● WHAT THE TASK ASKS: Your answer should be the lines below from the one with "interface lsfs_in_if;" to the one with "into frame words.", both included, given again exactly and with nothing added.

[Stored items from a collection]
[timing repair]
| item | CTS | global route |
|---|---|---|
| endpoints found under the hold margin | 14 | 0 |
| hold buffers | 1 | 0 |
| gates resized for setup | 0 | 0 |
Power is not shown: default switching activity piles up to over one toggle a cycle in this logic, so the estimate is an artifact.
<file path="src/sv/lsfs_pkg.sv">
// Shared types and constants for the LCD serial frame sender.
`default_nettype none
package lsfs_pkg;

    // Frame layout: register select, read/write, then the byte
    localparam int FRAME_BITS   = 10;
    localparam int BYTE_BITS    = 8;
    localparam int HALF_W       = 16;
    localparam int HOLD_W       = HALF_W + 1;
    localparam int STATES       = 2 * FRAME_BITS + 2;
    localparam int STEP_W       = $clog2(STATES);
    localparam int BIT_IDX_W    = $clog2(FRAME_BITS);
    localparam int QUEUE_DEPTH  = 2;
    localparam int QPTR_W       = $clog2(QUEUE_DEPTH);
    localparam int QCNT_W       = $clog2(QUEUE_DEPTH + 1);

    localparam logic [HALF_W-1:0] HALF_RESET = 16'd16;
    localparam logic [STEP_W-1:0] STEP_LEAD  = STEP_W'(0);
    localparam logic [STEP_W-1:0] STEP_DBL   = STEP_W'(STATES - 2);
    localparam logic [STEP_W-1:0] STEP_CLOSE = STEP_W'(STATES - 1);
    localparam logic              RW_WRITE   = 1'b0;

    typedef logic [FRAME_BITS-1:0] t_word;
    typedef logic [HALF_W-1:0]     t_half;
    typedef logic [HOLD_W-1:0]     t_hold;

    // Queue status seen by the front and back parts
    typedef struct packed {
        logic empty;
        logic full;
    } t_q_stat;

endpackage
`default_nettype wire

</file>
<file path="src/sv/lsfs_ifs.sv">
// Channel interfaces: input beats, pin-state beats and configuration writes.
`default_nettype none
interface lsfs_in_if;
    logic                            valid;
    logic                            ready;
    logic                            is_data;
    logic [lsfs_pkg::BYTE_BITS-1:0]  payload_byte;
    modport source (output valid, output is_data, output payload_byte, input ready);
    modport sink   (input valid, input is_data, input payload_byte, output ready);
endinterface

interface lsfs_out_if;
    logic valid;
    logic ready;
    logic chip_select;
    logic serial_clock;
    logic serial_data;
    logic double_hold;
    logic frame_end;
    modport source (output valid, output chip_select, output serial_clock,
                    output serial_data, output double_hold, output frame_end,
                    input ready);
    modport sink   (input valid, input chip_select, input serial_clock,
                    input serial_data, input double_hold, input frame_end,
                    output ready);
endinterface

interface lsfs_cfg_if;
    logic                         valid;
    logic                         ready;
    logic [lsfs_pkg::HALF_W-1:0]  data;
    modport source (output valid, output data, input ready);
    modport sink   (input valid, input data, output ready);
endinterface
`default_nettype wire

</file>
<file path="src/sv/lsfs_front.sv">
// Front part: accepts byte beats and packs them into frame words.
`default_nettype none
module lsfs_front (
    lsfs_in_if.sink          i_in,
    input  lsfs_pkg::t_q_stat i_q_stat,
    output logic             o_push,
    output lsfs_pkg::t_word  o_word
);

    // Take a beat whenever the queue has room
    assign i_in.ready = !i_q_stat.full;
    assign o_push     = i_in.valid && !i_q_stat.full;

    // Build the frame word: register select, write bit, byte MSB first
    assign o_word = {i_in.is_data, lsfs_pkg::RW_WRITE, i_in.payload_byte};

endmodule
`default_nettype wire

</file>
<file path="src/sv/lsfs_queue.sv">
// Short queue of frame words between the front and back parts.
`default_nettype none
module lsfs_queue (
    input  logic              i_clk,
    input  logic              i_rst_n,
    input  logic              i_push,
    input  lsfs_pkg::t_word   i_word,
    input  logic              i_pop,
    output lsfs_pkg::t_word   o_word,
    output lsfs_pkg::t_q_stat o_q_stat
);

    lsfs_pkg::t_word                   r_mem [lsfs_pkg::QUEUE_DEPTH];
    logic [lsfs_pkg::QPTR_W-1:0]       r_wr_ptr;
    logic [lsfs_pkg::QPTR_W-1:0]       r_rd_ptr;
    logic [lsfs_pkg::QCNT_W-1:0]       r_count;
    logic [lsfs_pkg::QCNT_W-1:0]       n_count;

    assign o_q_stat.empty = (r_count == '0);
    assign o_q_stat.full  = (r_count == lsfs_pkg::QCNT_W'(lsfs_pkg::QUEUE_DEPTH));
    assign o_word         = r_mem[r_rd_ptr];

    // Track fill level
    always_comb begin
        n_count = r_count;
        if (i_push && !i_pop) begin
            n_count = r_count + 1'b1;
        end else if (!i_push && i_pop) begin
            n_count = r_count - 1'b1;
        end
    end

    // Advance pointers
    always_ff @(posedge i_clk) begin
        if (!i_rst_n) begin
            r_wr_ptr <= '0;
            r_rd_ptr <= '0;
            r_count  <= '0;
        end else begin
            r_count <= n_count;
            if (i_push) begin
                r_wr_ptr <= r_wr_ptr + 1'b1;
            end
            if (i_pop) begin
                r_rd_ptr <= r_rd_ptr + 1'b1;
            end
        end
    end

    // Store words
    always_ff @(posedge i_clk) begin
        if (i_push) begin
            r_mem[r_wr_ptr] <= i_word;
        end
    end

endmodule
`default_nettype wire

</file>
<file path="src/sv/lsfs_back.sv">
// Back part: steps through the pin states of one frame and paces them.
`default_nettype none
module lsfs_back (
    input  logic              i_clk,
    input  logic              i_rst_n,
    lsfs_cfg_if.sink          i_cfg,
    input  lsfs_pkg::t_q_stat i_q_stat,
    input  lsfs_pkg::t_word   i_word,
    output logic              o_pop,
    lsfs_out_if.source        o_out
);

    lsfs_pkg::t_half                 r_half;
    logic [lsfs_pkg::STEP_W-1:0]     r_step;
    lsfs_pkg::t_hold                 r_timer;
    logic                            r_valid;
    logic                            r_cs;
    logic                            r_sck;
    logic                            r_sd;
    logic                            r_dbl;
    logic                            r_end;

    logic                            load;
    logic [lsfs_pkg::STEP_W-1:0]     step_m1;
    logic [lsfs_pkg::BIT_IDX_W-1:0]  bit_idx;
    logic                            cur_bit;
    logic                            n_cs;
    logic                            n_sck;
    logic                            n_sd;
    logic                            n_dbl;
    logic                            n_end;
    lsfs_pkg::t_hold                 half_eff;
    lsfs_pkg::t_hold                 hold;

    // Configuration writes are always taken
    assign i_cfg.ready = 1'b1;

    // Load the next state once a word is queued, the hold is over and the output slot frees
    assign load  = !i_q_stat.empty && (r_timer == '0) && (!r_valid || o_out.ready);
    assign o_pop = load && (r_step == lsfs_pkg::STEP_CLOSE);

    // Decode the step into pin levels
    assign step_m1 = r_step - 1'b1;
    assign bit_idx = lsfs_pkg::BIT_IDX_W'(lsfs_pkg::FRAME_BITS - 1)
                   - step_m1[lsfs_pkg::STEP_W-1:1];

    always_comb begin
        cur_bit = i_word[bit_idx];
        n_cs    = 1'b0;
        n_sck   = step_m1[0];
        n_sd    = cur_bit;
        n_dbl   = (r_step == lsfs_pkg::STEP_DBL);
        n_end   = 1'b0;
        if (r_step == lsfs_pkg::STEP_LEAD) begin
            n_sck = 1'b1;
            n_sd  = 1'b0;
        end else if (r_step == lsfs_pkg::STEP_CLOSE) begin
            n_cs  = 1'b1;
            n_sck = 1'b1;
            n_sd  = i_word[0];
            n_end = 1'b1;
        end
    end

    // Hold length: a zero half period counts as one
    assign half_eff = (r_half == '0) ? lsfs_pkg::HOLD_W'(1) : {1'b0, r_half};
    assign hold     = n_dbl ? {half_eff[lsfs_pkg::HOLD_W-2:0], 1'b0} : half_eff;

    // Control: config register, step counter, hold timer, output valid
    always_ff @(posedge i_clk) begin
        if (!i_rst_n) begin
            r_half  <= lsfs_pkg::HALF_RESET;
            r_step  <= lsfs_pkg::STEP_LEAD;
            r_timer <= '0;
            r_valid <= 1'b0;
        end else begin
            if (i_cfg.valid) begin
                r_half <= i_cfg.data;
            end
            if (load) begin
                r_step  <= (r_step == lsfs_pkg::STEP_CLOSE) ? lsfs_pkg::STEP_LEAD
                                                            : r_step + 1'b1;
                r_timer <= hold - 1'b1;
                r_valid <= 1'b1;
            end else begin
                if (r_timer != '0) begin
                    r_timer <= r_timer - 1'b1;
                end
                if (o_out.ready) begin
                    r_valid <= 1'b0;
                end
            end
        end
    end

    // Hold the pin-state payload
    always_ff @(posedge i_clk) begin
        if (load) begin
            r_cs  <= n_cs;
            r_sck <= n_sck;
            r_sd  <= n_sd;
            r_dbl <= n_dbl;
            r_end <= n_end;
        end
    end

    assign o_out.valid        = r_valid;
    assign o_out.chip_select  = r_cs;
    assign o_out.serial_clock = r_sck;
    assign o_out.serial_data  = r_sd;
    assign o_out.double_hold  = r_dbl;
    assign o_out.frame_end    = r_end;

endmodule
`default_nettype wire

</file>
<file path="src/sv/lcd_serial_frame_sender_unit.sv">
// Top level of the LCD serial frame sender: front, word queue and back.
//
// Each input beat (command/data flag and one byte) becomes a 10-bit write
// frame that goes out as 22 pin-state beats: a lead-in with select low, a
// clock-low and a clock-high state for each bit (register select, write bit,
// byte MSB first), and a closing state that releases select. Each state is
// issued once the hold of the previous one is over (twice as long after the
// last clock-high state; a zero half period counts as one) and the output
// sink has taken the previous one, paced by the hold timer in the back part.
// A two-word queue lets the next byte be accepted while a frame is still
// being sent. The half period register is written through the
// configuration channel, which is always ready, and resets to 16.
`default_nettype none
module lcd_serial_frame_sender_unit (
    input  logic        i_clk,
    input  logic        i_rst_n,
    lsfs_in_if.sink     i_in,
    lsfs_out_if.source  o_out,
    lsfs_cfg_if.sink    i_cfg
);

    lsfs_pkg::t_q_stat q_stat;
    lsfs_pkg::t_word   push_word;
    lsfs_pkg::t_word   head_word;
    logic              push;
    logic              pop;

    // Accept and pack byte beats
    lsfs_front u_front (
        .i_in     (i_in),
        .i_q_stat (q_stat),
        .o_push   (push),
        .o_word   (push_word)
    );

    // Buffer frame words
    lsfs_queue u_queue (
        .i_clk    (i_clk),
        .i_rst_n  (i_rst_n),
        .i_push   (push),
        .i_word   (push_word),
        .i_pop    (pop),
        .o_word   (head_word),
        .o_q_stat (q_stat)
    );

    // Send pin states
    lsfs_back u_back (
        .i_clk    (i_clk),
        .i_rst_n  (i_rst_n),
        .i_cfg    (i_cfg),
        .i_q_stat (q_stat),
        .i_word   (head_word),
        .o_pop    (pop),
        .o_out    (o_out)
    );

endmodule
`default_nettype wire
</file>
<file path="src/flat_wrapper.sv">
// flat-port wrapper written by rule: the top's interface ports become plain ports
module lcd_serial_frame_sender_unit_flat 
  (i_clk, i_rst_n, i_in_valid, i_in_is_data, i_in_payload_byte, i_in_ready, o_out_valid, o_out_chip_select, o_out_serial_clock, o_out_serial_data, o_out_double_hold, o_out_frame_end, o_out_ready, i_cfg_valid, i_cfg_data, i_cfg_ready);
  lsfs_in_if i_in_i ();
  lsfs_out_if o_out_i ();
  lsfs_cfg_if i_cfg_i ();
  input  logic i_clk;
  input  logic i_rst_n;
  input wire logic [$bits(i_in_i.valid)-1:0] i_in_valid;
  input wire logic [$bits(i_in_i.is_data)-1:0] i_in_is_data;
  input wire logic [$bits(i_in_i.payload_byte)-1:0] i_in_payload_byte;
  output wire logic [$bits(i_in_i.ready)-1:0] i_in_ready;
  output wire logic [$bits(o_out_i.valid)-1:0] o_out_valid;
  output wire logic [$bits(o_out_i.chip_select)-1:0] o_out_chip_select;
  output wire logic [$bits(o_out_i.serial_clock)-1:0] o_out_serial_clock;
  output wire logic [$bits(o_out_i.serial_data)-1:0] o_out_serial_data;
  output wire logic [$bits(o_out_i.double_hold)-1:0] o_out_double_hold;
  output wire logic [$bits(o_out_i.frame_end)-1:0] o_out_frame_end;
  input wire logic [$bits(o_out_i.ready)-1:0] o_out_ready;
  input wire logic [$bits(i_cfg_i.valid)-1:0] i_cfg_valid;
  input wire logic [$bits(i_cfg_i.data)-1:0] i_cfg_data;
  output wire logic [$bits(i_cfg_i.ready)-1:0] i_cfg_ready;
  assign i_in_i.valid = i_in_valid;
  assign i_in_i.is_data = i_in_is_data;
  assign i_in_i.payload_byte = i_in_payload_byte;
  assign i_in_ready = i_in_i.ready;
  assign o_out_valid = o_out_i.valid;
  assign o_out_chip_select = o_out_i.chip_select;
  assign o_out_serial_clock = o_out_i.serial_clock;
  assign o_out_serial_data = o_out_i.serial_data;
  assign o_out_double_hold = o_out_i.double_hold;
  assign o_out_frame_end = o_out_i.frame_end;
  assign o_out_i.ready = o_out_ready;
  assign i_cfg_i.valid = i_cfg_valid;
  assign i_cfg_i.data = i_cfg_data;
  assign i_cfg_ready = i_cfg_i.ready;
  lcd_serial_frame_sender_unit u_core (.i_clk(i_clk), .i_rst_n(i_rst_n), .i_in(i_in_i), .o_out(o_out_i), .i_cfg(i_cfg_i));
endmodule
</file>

● RESULT FOR THIS TASK:
interface lsfs_in_if;
    logic                            valid;
    logic                            ready;
    logic                            is_data;
    logic [lsfs_pkg::BYTE_BITS-1:0]  payload_byte;
    modport source (output valid, output is_data, output payload_byte, input ready);
    modport sink   (input valid, input is_data, input payload_byte, output ready);
endinterface

interface lsfs_out_if;
    logic valid;
    logic ready;
    logic chip_select;
    logic serial_clock;
    logic serial_data;
    logic double_hold;
    logic frame_end;
    modport source (output valid, output chip_select, output serial_clock,
                    output serial_data, output double_hold, output frame_end,
                    input ready);
    modport sink   (input valid, input chip_select, input serial_clock,
                    input serial_data, input double_hold, input frame_end,
                    output ready);
endinterface

interface lsfs_cfg_if;
    logic                         valid;
    logic                         ready;
    logic [lsfs_pkg::HALF_W-1:0]  data;
    modport source (output valid, output data, input ready);
    modport sink   (input valid, input data, output ready);
endinterface
`default_nettype wire

</file>
<file path="src/sv/lsfs_front.sv">
// Front part: accepts byte beats and packs them into frame words.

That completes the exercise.